Authorities are continuing to urge patients to keep emergency departments for emergencies, with over half of all presentations during the period classified as semi-urgent and non-urgent.
Between October and December 2022, there were 346,748 ambulance responses, more than in any quarter since the Bureau of Health Information (BHI) began keeping records in 2010.
During the same period, there were 790,309 emergency department presentations, up 1.8 per cent compared with the final quarter of 2019.
Staff in NSW emergency department's encountered a record number of the highest two category triage patients, with 6175 and 113,435 respectively.
NSW Health Deputy Secretary Adjunct Professor Matthew Daly noted almost half, or 370,000 of all emergency department patients, were of the less serious variety, placing additional stress on the system working hard to bounce back from the pandemic.
"We urge the community to please support our hardworking frontline staff by saving our emergency departments and ambulances for saving lives," Mr Daly said.
"Our emergency departments will always prioritise critically ill and seriously unwell patients first, which unfortunately can result in less urgent cases waiting longer."
For patients presenting at EDs, 66.4 per cent of all patients started their treatment on time and 78 per cent of patients had their care transferred from paramedics to ED staff within 30 minutes.
Waiting lists for elective surgery remained longer than pre-pandemic, with 99,300 patients listed at the end of December 2022 compared with 88,044 at the end of 2019.
"We remain focused on addressing the minority of people on the list whose surgeries are overdue, particularly those in the non-urgent category who were most impacted by the temporary suspensions during the pandemic response," Prof Daly said.

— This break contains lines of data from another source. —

### src/rtl/dram_addr_gen.sv
// -----------------------------------------------------------------------------
// dram_addr_gen
//   Drains full blocks from eight reorder buffers into DRAM as a sequence of
//   fixed-length write bursts. A round-robin arbiter picks one ready buffer.
//   That buffer is then held for a whole block of BLOCK_WORDS 256-bit words.
//   The words are read one at a time and written out in bursts of BURST_LEN.
//   The write address is a free-running burst base address. It keeps its value
//   between blocks, so successive blocks land in consecutive address ranges.
//
// Parameters
//   BLOCK_WORDS : words drained per grant (multiple of BURST_LEN)
//   BURST_LEN   : words per DRAM write burst (1..16)
//
// Ports
//   clk, rst                 : clock; asynchronous active-high reset
//   triggering_time_stamp    : timestamp of first trigger (valid with status)
//   triggering_status        : trigger flag from global coordinator
//   BRAM_ready_mask[7:0]     : buffer i holds a full block
//   BRAM_rd_data[255:0]      : selected buffer read data, 1 cycle after request
//   BRAM_rd_request[7:0]     : one-hot read strobe for the granted buffer
//   BRAM_Sel[2:0]            : granted buffer index (external data mux)
//   DRAM_Wait_Request        : DRAM stall; word taken when enable & !wait
//   DRAM_Write_Enable        : write data valid
//   DRAM_Write_Burst_Begin   : first word of a burst
//   DRAM_Write_Burst_Count   : burst length (BURST_LEN while writing)
//   DRAM_Write_Addr[24:0]    : burst base address, word units
//   DRAM_Write_Data[255:0]   : write data
//   MASK_output              : address-mask pulse (optional feature)
//
// Build option
//   DRAM_ADDR_MASK_EN : when defined, a rising edge on triggering_status
//   captures the current write address and timestamp internally. It also
//   pulses MASK_output for one cycle. When undefined, MASK_output is tied to 0.
// -----------------------------------------------------------------------------
module dram_addr_gen #(
  parameter int BLOCK_WORDS = 128,
  parameter int BURST_LEN   = 16
) (
  input  logic         clk,
  input  logic         rst,
  input  logic [15:0]  triggering_time_stamp,
  input  logic         triggering_status,
  input  logic [7:0]   BRAM_ready_mask,
  input  logic [255:0] BRAM_rd_data,
  output logic [7:0]   BRAM_rd_request,
  output logic [2:0]   BRAM_Sel,
  input  logic         DRAM_Wait_Request,
  output logic         DRAM_Write_Enable,
  output logic         DRAM_Write_Burst_Begin,
  output logic [4:0]   DRAM_Write_Burst_Count,
  output logic [24:0]  DRAM_Write_Addr,
  output logic [255:0] DRAM_Write_Data,
  output logic         MASK_output
);

  localparam int NUM_BUF = 8;
  localparam int WCW     = $clog2(BLOCK_WORDS + 1);

  localparam logic [WCW-1:0] LAST_WORD = WCW'(BLOCK_WORDS - 1);
  localparam logic [4:0]     LAST_BEAT = 5'(BURST_LEN - 1);
  localparam logic [4:0]     BURST_CNT = 5'(BURST_LEN);
  localparam logic [24:0]    ADDR_STEP = 25'(BURST_LEN);

  if (BURST_LEN < 1 || BURST_LEN > 16 || (BLOCK_WORDS % BURST_LEN) != 0) begin : g_bad_cfg
    $error("dram_addr_gen: illegal BLOCK_WORDS/BURST_LEN combination");
  end

  typedef enum logic [2:0] {
    IDLE  = 3'd0,
    ARB   = 3'd1,
    RD    = 3'd2,
    LATCH = 3'd3,
    WR    = 3'd4,
    NEXT  = 3'd5
  } state_t;

  state_t         state;
  logic [2:0]     rr_ptr;     // last granted buffer
  logic [WCW-1:0] word_cnt;   // words completed in current block
  logic [4:0]     burst_cnt;  // position of the current word inside its burst

  // Round-robin grant: first ready buffer after the last grant, wrapping.
  // i runs 1..8, so the last granted buffer itself has the lowest priority.
  logic [2:0] grant;
  logic       grant_vld;

  always_comb begin
    grant     = '0;
    grant_vld = 1'b0;
    for (int i = 1; i <= NUM_BUF; i++) begin
      if (!grant_vld && BRAM_ready_mask[rr_ptr + 3'(i)]) begin
        grant     = rr_ptr + 3'(i);
        grant_vld = 1'b1;
      end
    end
  end

  // Every output is a register, so an asynchronous reset clears all of them
  // immediately. A block in flight is abandoned and is not resumed.
  always_ff @(posedge clk or posedge rst) begin
    if (rst) begin
      state                  <= IDLE;
      rr_ptr                 <= 3'd7;  // buffer 0 wins the first arbitration
      word_cnt               <= '0;
      burst_cnt              <= '0;
      BRAM_Sel               <= '0;
      BRAM_rd_request        <= '0;
      DRAM_Write_Enable      <= 1'b0;
      DRAM_Write_Burst_Begin <= 1'b0;
      DRAM_Write_Burst_Count <= '0;
      DRAM_Write_Addr        <= '0;
      DRAM_Write_Data        <= '0;
    end else begin
      case (state)
        IDLE: begin
          if (|BRAM_ready_mask) state <= ARB;
        end

        // The mask is sampled here only. Later mask changes cannot move
        // BRAM_Sel until the whole block has been drained.
        ARB: begin
          if (grant_vld) begin
            BRAM_Sel        <= grant;
            rr_ptr          <= grant;
            word_cnt        <= '0;
            burst_cnt       <= '0;
            BRAM_rd_request <= NUM_BUF'(1) << grant;  // high during RD only
            state           <= RD;
          end else begin
            state <= IDLE;
          end
        end

        RD: begin
          BRAM_rd_request <= '0;
          state           <= LATCH;
        end

        LATCH: begin
          DRAM_Write_Data        <= BRAM_rd_data;
          DRAM_Write_Enable      <= 1'b1;
          DRAM_Write_Burst_Begin <= (burst_cnt == 5'd0);
          DRAM_Write_Burst_Count <= BURST_CNT;
          state                  <= WR;
        end

        // Data, address and burst-begin are held until the DRAM takes the word.
        WR: begin
          if (!DRAM_Wait_Request) begin
            DRAM_Write_Enable      <= 1'b0;
            DRAM_Write_Burst_Begin <= 1'b0;
            DRAM_Write_Burst_Count <= '0;
            state                  <= NEXT;
          end
        end

        NEXT: begin
          word_cnt <= word_cnt + 1'b1;
          if (burst_cnt == LAST_BEAT) begin
            burst_cnt       <= '0;
            DRAM_Write_Addr <= DRAM_Write_Addr + ADDR_STEP;  // wraps at 2^25
          end else begin
            burst_cnt <= burst_cnt + 1'b1;
          end
          if (word_cnt == LAST_WORD) begin
            state <= IDLE;
          end else begin
            BRAM_rd_request <= NUM_BUF'(1) << BRAM_Sel;
            state           <= RD;
          end
        end

        default: state <= IDLE;
      endcase
    end
  end

`ifdef DRAM_ADDR_MASK_EN
  // Trigger edge detect. The captured address and timestamp are for an
  // address-masking stage that sits after this block.
  logic        trig_q;
  logic [24:0] mask_addr;
  logic [15:0] mask_ts;

  always_ff @(posedge clk or posedge rst) begin
    if (rst) begin
      trig_q      <= 1'b0;
      mask_addr   <= '0;
      mask_ts     <= '0;
      MASK_output <= 1'b0;
    end else begin
      trig_q      <= triggering_status;
      MASK_output <= triggering_status & ~trig_q;
      if (triggering_status && !trig_q) begin
        mask_addr <= DRAM_Write_Addr;
        mask_ts   <= triggering_time_stamp;
      end
    end
  end

  logic unused_mask_regs;
  assign unused_mask_regs = ^{mask_addr, mask_ts};
`else
  assign MASK_output = 1'b0;

  logic unused_trig;
  assign unused_trig = ^{triggering_status, triggering_time_stamp};
`endif

endmodule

BHI Chief Executive, Dr Diane Watson said demand for ambulance and emergency departments had been steadily increasing since long before the arrival of COVID-19.
Paramedics in NSW are on the worst pay scale in the country, prompting many to move interstate where housing is cheaper and wages are higher, according to Health Services Union NSW Secretary, Gerard Hayes.
"While they're committed to helping the public they also have to feed their families," he said.
"It's no surprise that our remaining workforce is stretched to the bone and fatigued to breaking point."
With NSW spending a record $33 billion on health, Mr Hayes said the state needed to take a good look at how the money was being spent through a royal commission.
"We need a thorough examination of how our health dollar is being spent, with judicial oversight and powers to compel witnesses and discover documents," he said.